Saved data entries:
------------------------------------------------------------------------

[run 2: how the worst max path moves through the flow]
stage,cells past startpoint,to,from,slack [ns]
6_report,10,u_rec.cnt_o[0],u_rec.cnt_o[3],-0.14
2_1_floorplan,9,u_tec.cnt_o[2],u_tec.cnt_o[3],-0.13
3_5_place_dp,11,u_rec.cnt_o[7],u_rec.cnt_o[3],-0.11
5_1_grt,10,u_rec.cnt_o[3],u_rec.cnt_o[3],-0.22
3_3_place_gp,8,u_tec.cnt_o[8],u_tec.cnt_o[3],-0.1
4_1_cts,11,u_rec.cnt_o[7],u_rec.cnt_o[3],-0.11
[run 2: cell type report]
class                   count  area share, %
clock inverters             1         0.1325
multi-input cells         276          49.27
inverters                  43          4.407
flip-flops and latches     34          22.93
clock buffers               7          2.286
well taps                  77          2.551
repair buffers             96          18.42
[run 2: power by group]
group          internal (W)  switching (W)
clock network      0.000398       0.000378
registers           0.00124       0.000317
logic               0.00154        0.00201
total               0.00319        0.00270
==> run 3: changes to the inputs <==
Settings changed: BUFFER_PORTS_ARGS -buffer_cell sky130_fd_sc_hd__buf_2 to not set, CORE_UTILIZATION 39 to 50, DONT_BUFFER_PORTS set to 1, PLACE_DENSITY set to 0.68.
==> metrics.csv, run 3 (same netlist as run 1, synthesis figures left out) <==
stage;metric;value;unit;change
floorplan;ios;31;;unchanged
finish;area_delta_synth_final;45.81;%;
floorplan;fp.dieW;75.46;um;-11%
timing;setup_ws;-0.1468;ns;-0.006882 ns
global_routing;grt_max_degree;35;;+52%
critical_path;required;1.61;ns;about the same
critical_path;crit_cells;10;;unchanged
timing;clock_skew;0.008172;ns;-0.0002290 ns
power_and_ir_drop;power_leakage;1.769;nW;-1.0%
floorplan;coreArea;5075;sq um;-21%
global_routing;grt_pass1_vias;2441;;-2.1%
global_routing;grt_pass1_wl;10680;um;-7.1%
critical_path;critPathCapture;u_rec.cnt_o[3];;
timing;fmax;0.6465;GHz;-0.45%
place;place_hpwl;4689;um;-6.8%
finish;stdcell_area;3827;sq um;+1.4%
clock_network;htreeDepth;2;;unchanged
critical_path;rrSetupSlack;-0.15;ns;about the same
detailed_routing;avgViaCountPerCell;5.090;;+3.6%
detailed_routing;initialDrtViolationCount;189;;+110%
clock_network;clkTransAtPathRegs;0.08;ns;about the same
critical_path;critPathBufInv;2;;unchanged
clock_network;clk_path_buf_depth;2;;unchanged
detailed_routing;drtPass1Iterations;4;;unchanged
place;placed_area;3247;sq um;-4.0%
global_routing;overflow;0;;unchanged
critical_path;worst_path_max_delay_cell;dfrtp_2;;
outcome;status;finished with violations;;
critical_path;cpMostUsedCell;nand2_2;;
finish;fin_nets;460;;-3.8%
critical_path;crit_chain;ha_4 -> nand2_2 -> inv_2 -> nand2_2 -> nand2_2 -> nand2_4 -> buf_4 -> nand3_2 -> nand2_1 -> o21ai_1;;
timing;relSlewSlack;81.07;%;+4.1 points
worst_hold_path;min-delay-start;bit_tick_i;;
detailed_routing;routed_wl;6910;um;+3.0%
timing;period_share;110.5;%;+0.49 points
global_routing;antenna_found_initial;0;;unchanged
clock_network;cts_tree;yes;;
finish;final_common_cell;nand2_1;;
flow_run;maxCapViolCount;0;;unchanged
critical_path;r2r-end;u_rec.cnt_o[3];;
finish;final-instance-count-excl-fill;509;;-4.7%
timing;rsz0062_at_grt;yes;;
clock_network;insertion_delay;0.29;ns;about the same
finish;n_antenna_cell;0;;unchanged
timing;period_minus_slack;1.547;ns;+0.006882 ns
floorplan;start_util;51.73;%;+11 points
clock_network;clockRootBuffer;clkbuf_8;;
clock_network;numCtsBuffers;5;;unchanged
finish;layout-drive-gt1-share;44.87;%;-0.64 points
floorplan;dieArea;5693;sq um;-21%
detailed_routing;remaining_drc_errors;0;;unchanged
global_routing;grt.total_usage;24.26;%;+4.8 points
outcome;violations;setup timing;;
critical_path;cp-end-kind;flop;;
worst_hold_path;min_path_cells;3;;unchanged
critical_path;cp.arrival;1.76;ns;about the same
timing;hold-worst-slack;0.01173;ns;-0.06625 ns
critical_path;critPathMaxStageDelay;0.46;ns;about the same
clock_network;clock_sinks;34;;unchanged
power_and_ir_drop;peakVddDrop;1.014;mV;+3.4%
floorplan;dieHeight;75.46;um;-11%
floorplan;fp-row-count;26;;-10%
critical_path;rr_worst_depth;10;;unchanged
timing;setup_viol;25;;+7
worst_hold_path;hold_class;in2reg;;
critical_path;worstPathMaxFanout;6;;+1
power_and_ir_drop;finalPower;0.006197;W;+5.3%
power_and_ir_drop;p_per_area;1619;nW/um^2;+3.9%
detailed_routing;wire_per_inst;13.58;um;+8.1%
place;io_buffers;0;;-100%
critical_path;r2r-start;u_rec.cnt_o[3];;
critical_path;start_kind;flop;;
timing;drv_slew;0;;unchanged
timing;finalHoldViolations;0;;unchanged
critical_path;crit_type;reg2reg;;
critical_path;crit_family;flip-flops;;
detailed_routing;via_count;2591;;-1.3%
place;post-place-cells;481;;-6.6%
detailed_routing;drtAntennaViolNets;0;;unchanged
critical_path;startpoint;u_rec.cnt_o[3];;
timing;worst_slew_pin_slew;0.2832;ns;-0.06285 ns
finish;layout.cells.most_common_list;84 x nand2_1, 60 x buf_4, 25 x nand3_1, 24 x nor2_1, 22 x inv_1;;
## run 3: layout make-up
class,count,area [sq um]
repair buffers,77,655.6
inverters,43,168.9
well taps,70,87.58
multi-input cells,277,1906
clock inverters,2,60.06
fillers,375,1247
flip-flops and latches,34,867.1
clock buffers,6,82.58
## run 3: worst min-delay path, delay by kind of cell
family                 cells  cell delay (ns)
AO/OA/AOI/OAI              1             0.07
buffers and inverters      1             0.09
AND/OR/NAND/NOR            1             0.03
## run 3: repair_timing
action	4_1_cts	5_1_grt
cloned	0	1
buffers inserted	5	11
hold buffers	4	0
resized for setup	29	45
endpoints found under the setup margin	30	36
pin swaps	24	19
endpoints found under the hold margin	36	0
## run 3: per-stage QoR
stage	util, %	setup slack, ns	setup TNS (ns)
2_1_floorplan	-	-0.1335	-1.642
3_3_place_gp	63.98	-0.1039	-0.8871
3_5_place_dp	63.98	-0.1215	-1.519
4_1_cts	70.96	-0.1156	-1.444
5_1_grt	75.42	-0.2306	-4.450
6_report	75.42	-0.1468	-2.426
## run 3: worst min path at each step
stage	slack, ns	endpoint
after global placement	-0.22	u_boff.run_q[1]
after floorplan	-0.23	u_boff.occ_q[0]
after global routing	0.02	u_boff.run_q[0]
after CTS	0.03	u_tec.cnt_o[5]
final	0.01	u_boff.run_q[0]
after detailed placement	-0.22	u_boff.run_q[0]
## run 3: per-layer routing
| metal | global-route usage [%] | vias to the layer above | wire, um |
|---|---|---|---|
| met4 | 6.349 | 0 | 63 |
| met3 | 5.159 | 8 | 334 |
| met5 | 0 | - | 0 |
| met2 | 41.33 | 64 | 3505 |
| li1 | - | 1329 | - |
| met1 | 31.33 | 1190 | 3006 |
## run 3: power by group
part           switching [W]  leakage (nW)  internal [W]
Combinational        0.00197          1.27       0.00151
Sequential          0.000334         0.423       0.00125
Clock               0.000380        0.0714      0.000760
### config.mk
export PLATFORM = sky130hd
export DESIGN_NAME = smem_wait_seq
export DESIGN_NICKNAME = d
export VERILOG_FILES = /design/src/rtl/smem_wait_pkg.sv /design/src/rtl/smem_wait_regs.sv /design/src/rtl/smem_access_ctx.sv /design/src/rtl/smem_wait_fsm.sv /design/src/rtl/smem_wait_seq.sv
export SDC_FILE = /design/constraint.sdc
export NUM_CORES = 1
export LEC_CHECK = 0
export ABC_AREA = 1
export BUFFER_PORTS_ARGS = -buffer_cell sky130_fd_sc_hd__buf_2
export CORE_UTILIZATION = 35
export DETAILED_ROUTE_END_ITERATION = 10
export PLACE_DENSITY_LB_ADDON = 0.2
export RECOVER_POWER = 100
export SLEW_MARGIN = 10
export SYNTH_ARGS = -nofsm -noshare
export SYNTH_HDL_FRONTEND = slang
export SYNTH_HIERARCHICAL = 1
export SYNTH_SLANG_ARGS = --single-unit
### constraint.sdc
create_clock -name clk -period 6.35 [get_ports clk]
set_input_delay 0.3175 -clock clk [delete_from_list [all_inputs] [get_ports clk]]
set_output_delay 0.3175 -clock clk [all_outputs]
set_load 0.01 [all_outputs]
### src/rtl/smem_wait_pkg.sv
package smem_wait_pkg;

    localparam int WAIT_W = 5;

    typedef logic [WAIT_W-1:0] wait_code_t;

    localparam wait_code_t WAIT_CODE_MAX = '1;
    localparam wait_code_t OEN_CODE_RST  = '0;

    typedef struct packed {
        wait_code_t oen;
        wait_code_t rd;
        wait_code_t page;
        wait_code_t wr;
    } bank_timing_t;

    typedef enum logic [1:0] {
        SEL_OEN  = 2'd0,
        SEL_RD   = 2'd1,
        SEL_PAGE = 2'd2,
        SEL_WR   = 2'd3
    } code_sel_e;

    typedef enum logic [1:0] {
        ST_IDLE      = 2'd0,
        ST_READ      = 2'd1,
        ST_WR_STROBE = 2'd2,
        ST_WR_HOLD   = 2'd3
    } seq_state_e;

endpackage
`config.mk`:
```
export PLATFORM = sky130hd
export DESIGN_NAME = live_trip_exit_pred
export DESIGN_NICKNAME = d
export VERILOG_FILES = /design/src/rtl/live_trip_exit_pred.sv
export SDC_FILE = /design/constraint.sdc
export NUM_CORES = 1
export LEC_CHECK = 0
export ABC_AREA = 1
export ABC_CLOCK_PERIOD_IN_PS = 4200
export CAP_MARGIN = 0
export CORE_AREA = 3 3 89 82
export DETAILED_ROUTE_END_ITERATION = 10
export DIE_AREA = 0 0 92 85
export SLEW_MARGIN = 30
export SYNTH_ARGS = -nofsm -noshare
export SYNTH_HDL_FRONTEND = slang
export SYNTH_SLANG_ARGS = --single-unit
```
`constraint.sdc`:
```
create_clock -name clk -period 4.2 [get_ports clk]
set_input_delay 0.42 -clock clk [delete_from_list [all_inputs] [get_ports clk]]
set_output_delay 0.42 -clock clk [all_outputs]
set_load 0.02 [all_outputs]
```
`src/rtl/live_trip_exit_pred.sv`:
```
module live_trip_exit_pred #(
  parameter int CW = 16,
  parameter int AW = 4,
  parameter int RW = 4
) (
  input  logic          clk,
  input  logic          rst_n,
  input  logic          load_valid,
  input  logic [CW-1:0] load_count,
  input  logic [AW-1:0] load_age,
  input  logic [RW-1:0] rate,
  input  logic          hist_pred_exit,
  input  logic          flush,
  output logic          pred_exit
);
  localparam int PW = AW + RW;

  logic          armed_q;
  logic [CW-1:0] cnt_q;
  logic [RW-1:0] rate_q;
  logic [PW-1:0] transit;
  logic [CW:0]   comp;
  logic          accept;
  logic          last;

  assign transit   = PW'(load_age) * PW'(rate);
  assign comp      = {1'b0, load_count} - (CW+1)'(transit);
  assign accept    = load_valid && (rate != '0) && !comp[CW] && (comp != '0);
  assign last      = cnt_q <= CW'(rate_q);
  assign pred_exit = armed_q ? last : hist_pred_exit;

  always_ff @(posedge clk) begin
    if (!rst_n) begin
      armed_q <= 1'b0;
      cnt_q   <= '0;
      rate_q  <= '0;
    end else if (flush) begin
      armed_q <= 1'b0;
      cnt_q   <= '0;
    end else if (accept) begin
      armed_q <= 1'b1;
      cnt_q   <= comp[CW-1:0];
      rate_q  <= rate;
    end else if (armed_q) begin
      if (last) begin
        armed_q <= 1'b0;
        cnt_q   <= '0;
      end else begin
        cnt_q <= cnt_q - CW'(rate_q);
      end
    end
  end
endmodule


```
# After elaboration in Yosys (flattened, before gate mapping)
# Index checks and enable logic that the tools add are counted.
op_classes:
  n_addsub: 2
  multipliers: 1
  div: 0
  n_lt_le_gt_ge: 1
  eq_ne: 0
  n_shift: 0
  n_mux: 7
  bitwise: 2
  n_reduce_logical: 9
op_table:
  columns: ["op", "count"]
  rows:
  - ["16-bit 2-to-1 mux", 3]
  - ["17-bit nonzero test", 1]
  - ["16-bit by 8-bit subtractor with 17-bit output", 1]
  - ["16-bit by 4-bit <= comparator with 1-bit output", 1]
  - ["16-bit by 4-bit subtractor with 16-bit output", 1]
  - ["4-bit by 4-bit multiplier with 8-bit output", 1]
  - ["1-bit 2-to-1 mux", 4]
  - ["4-bit nonzero test", 1]
  - ["1-bit logical AND", 3]
  - ["1-bit inverter", 2]
  - ["2-bit AND reduction", 1]
  - ["2-bit nonzero test", 1]
  - ["2-bit OR reduction", 1]
  - ["1-bit logical NOT", 1]
word_totals:
  register_bits: 21
  latchBits: 0
  ramBits: 0
  romBits: 0
  in_bits: 29
  out_inout_bits: 1
  wordCells: 25
  mem_count: 0

# Depth between registers and ports, before layout
# Gate-level depths: netlist (run 1).
depth:
  depth_word: 6
  depth_mapped: 25
  depth_no_buf: 24

# Worst setup path before layout (run 1)
# No wires, ideal clock.
synth_path:
  path_kind: "input port to flip-flop"
  start: "in load_age[0]"
  end: "reg cnt_q[11]"
  setup_time_ns: 0.132
  t_arrival_ns: 3.443
  t_required_ns: 4.068
  setup_slack_ns: 0.625
  cell_stages: 20
  n_path_buf: 1
  path_cell_list: "nand2_1 -> inv_1 -> fa_1 -> ha_1 -> fa_1 -> inv_1 -> ha_1 -> inv_1 -> nand2_1 -> nand3_2 -> nand2_1 -> nand2_1 -> nand2_1 -> xor2_1 -> nor2_2 -> nand3_4 -> clkbuf_1 -> nand3_1 -> nand2_1 -> a21oi_1"
synth_between:
  elab_chain_cells: 6
  word_cells_on_any_way: 8
  classes_between: "add/sub: 1; mul: 1; mux: 1; reduce/logical: 5"
synth_rtl:
  columns: ["item", "line", "source"]
  rows:
  - ["from (decl)", "10", "input logic [AW-1:0] load_age,"]
  - ["4-bit by 4-bit multiplier with 8-bit output (*)", "26", "assign transit = PW'(load_age) * PW'(rate);"]
  - ["16-bit by 8-bit subtractor with 17-bit output (*)", "27", "assign comp = {1'b0, load_count} - (CW+1)'(transit);"]
  - ["branches (longest 4 deep; another with 17-bit nonzero test)", null, null]
  - ["to (signal assigned)", "42", "cnt_q <= comp[CW-1:0];"]
  - ["to (signal assigned)", "49", "cnt_q <= cnt_q - CW'(rate_q);"]
  - ["to (decl)", "19", "logic [CW-1:0] cnt_q;"]
# Mark *: on every way between the ends.
# A chain may end at the register's enable or synchronous reset.

# Worst setup path in the final report (run 1)
layout_path:
  start: "in rate[1]"
  end: "reg cnt_q[8]"
layout_between:
  elab_chain_cells: 6
  word_cells_on_any_way: 10
  classes_between: "add/sub: 1; mul: 1; mux: 1; reduce/logical: 7"
layout_rtl:
  columns: ["item", "line", "source"]
  rows:
  - ["from (decl)", "11", "input logic [RW-1:0] rate,"]
  - ["branches (longest 6 deep; another with 16-bit by 8-bit subtractor with 17-bit output)", null, null]
# Several ways; the timed one is not identified.

==> results.py, run 1 <==
metrics = {
    "outcome": {
        "outcome": "finished clean",
    },
    "critical_path": {
        "max_stage_delay_ns": 0.50,
        "crit_arrival_ns": 4.06,
        "cp.depth": 23,
        "cp-start-kind": "input pin",
        "end_kind": "flip-flop",
        "worstSetupPathType": "in2reg",
        "reg2reg_depth": 15,
        "crit_buf_inv": 5,
        "crit_chain": "clkdlybuf4s50_1 -> nand2_1 -> fa_1 -> inv_1 -> ha_1 -> inv_1 -> fa_1 -> ha_4 -> nand2_1 -> inv_1 -> nand3_2 -> nand2_2 -> nand2_2 -> nand2_1 -> xor2_1 -> nor2_2 -> nand3_4 -> nand2_4 -> buf_12 -> nand2_1 -> nand2_1 -> nor2_1 -> nor2_1",
        "cp_slowest_cell": "clkdlybuf4s50_1",
        "worstPathMaxFanout": 22,
        "crit_top_cell": "nand2_1",
        "path_delay_family": "adder cells",
        "required_ns": 4.35,
    },
    "cells_and_area": {
        "drive_above_1_share_pct": 11.2,
        "mostFrequentLayoutCells": "140 x nand2_1, 94 x inv_1, 52 x nand3_1, 46 x nor2_1",
        "final_util_pct": 54.1,
        "n_antenna_cell": 0,
        "fin_nets": 600,
        "layout_commonest_cell": "nand2_1",
        "areaGrowthSynthToFinish_pct": 23.1,
    },
    "global_routing": {
        "grt_max_degree": 23,
        "track_usage_pct": 17.6,
        "grt_overflow": 0,
        "grt_first_pass_wirelength_um": 11500,
        "antenna_found_initial": 0,
        "grt_pass1_vias": 2585,
    },
    "yosys": {
        "synth_cell_types": 31,
        "synth_seq_cells": 21,
        "synth_top_family_by_area": "simple AND/OR/NAND/NOR gates",
        "synth_xor_area_share_pct": 2.14,
        "synth_warnings": 0,
        "synthCells": 487,
        "synthFlopType": "dfxtp_1",
        "synthAdderAreaFrac_pct": 17.1,
        "ys_async_sr_fraction_pct": 0,
        "synth-edff-count": 0,
        "synth_simple_gate_area_share_pct": 44.3,
        "avgSynthCellArea_um2": 5.87,
        "synth_compound_gate_area_share_pct": 6.65,
        "synthesis.area_mm2": 0.00286,
        "synth_seq_area_share_pct": 14.7,
        "synthMuxAreaShare_pct": 0,
        "syn-num-nets": 549,
    },
    "drt": {
        "drc": 0,
        "firstDrtPassIters": 4,
        "via_per_inst": 4.72,
        "routed_wl_um": 6800,
        "antenna_left": 0,
        "wire_per_inst_um": 10.8,
        "via_count": 2961,
        "first_iter_violations": 135,
    },
    "placed_design": {
        "place_congestion": 0.845,
        "dp_hpwl_um": 5630,
        "port_buffers": 29,
    },
    "clock_network": {
        "cts.sinks": 21,
        "clockRootBuffer": "clkbuf_8",
        "hold_buffers": 0,
        "clockBufferDepth": 2,
        "cts_tree": "yes",
        "clkSlewWorstSetupHoldPaths_ns": 0.09,
        "htree_levels": 1,
        "cts_buffers": 3,
        "clk-insertion-delay-late_ns": 0.27,
    },
    "sta": {
        "tns_ns": 0,
        "finClkSkew_ns": 0.00633,
        "tightest_slew_ns": 0.846,
        "fin_crit_ns": 3.91,
        "fin_crit_sh_pct": 93.1,
        "hold_viol": 0,
        "setup_viol": 0,
        "slew_violations": 0,
        "timing.fmax_mhz": 256,
        "relSlewSlack_pct": 43.1,
    },
    "power_and_ir_drop": {
        "power_density_mw_per_mm2": 282,
        "finalPower_mw": 0.992,
        "p_leak_nw": 1.90,
        "ir_drop_mv": 0.113,
    },
    "die": {
        "die_area_mm2": 0.00782,
        "ios": 30,
        "num_rows": 28,
        "die_w_um": 92,
        "start_util_pct": 43.9,
        "die_y_um": 85,
        "core_mm2": 0.00652,
    },
    "run": {
        "max_cap_violations": 0,
    },
    "worst_hold_path": {
        "hold_depth": 2,
        "hold_path.class": "reg2reg",
    },
}
==> registers in the layout, summed over array words and instances, names as in the netlist <==
| name | count |
|---|---|
| armed_q | 1 |
| cnt_q | 16 |
| rate_q | 4 |
==> where the power goes <==
group,switching [mW],leakage (nW),internal [mW]
clock network,0.0781,0.0255,0.0665
logic,0.352,1.70,0.272
registers,0.0117,0.172,0.213
==> synthesized netlist by cell type (6+ instances only) <==
master    number  area [um^2]
fa_1          10          200
o21ai_0        7         35.0
nand3b_1       9         67.6
nor3_1        10         50.1
ha_1          23          288
nor2_1        49          184
inv_1         95          357
xor2_1         6         52.6
a21oi_1       19         95.1
dfxtp_1       21          420
nand3_1       52          260
nand2_1      145          544
==> per-stage QoR <==
step | cell area, um^2 | instances | setup slack [ns] | hold slack [ns]
final | 3520 | 627 | 0.288 | 0.488
after global routing | 3520 | 627 | -0.00567 | 0.549
after CTS | 3450 | 627 | 0.0809 | 0.491
after detailed placement | 3400 | 623 | -0.178 | 0.479
after global placement | 3400 | 623 | -0.147 | 0.470
after floorplan | 2860 | 487 | 0.625 | 0.461
==> path summary, 6_finish.rpt <==
path / end / from / slack [ns]
min: cnt_q[0] / cnt_q[0] / 0.49
min reg2reg: cnt_q[0] / cnt_q[0] / 0.49
max: cnt_q[8] / rate[1] / 0.29
max reg2reg: cnt_q[8] / cnt_q[0] / 1.80
==> timing repair <==
item / 4_1_cts / 5_1_grt
gates resized for setup: 0 / 17
setup endpoints to repair: 0 / 21
setup buffers: 0 / 0
==> layer usage <==
| metal | track usage [%] | vias up | routed length, um |
|---|---|---|---|
| li1 | - | 1608 | - |
| met1 | 24.6 | 1304 | 3470 |
| met2 | 29.7 | 47 | 3070 |
| met3 | 3.01 | 2 | 241 |
| met4 | 1.62 | 0 | 22 |
| met5 | 0 | - | 0 |
==> worst min-delay path, cell delays in order (launching register included) <==
cell	delay, ns
dfxtp_1	0.32
nand3_1	0.07
a21oi_1	0.06
==> cell families (layout without fill, tap and decap cells) <==
family,Yosys count,in the layout
AO/OA/AOI/OAI,34,34
XOR/XNOR,7,7
adder cells (fa/ha/maj),33,33
buffers and inverters,106,156
flip-flops,21,21
AND/OR/NAND/NOR,286,286
==> cell type report <==
type | instances | area [um^2]
Timing Repair Buffer | 56 | 519
Fill cell | 713 | 2990
Multi-Input combinational cell | 360 | 2060
Tap cell | 90 | 113
Sequential cell | 21 | 420
Clock inverter | 1 | 5.00
Inverter | 96 | 360
Clock buffer | 3 | 41.3
Note: power is estimated with default switching activity, not from simulation.
==> inputs of run 2 (changes only) <==
Settings changed: SKIP_CTS_REPAIR_TIMING set to 1.
==> results of run 2 <==
Same layout as run 1: the final DEF is identical, and so are final timing and power.
==> inputs of run 3 (changes only) <==
Settings changed: GPL_ROUTABILITY_DRIVEN set to 0.
==> results of run 3 <==
Same layout as run 1: the final DEF is identical, and so are final timing and power.
===== src/rtl/nand_addr_pkg.sv =====
package nand_addr_pkg;

    localparam int MAX_ADDR_BYTES = 5;
    localparam int CNT_W          = $clog2(MAX_ADDR_BYTES + 1);
    localparam int COL_PAD_W      = 16;
    localparam int PAGE_PAD_W     = 32;
    localparam int PAGE_BYTES     = 3;

    typedef enum logic [1:0] {
        OPC_RW    = 2'd0,
        OPC_ERASE = 2'd1,
        OPC_ID    = 2'd2,
        OPC_RSVD  = 2'd3
    } op_cls_t;

    typedef enum logic [1:0] {
        TIER_SMALL = 2'd0,
        TIER_MID   = 2'd1,
        TIER_BIG   = 2'd2,
        TIER_XTRA  = 2'd3
    } cap_tier_t;

    typedef struct packed {
        logic      large_page;
        logic      bus16;
        cap_tier_t tier;
    } geom_t;

    typedef logic [MAX_ADDR_BYTES-1:0][7:0] byte_vec_t;

    typedef struct packed {
        logic [CNT_W-1:0] cnt;
        byte_vec_t        bytes;
    } addr_job_t;

    typedef enum logic {
        ST_IDLE = 1'b0,
        ST_SEND = 1'b1
    } seq_state_t;

    // Capacity rank 0..2; the spare tier code folds onto the biggest.
    function automatic logic [1:0] tier_rank(cap_tier_t t);
        return (t == TIER_XTRA) ? 2'd2 : 2'(t);
    endfunction

    // Number of address bytes for an operation on a given geometry.
    function automatic logic [CNT_W-1:0] addr_len(op_cls_t op, geom_t g);
        logic [CNT_W-1:0] r;
        r = CNT_W'(tier_rank(g.tier));
        case (op)
            OPC_ID:    return CNT_W'(1);
            OPC_ERASE: return r + CNT_W'(1);
            default:   return g.large_page ? r + CNT_W'(3) : r + CNT_W'(2);
        endcase
    endfunction

endpackage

------------------------------------------------------------------------

Where a line of the records has the string "under", return that line.

» WRITTEN SOLUTION:
endpoints found under the setup margin	30	36
endpoints found under the hold margin	36	0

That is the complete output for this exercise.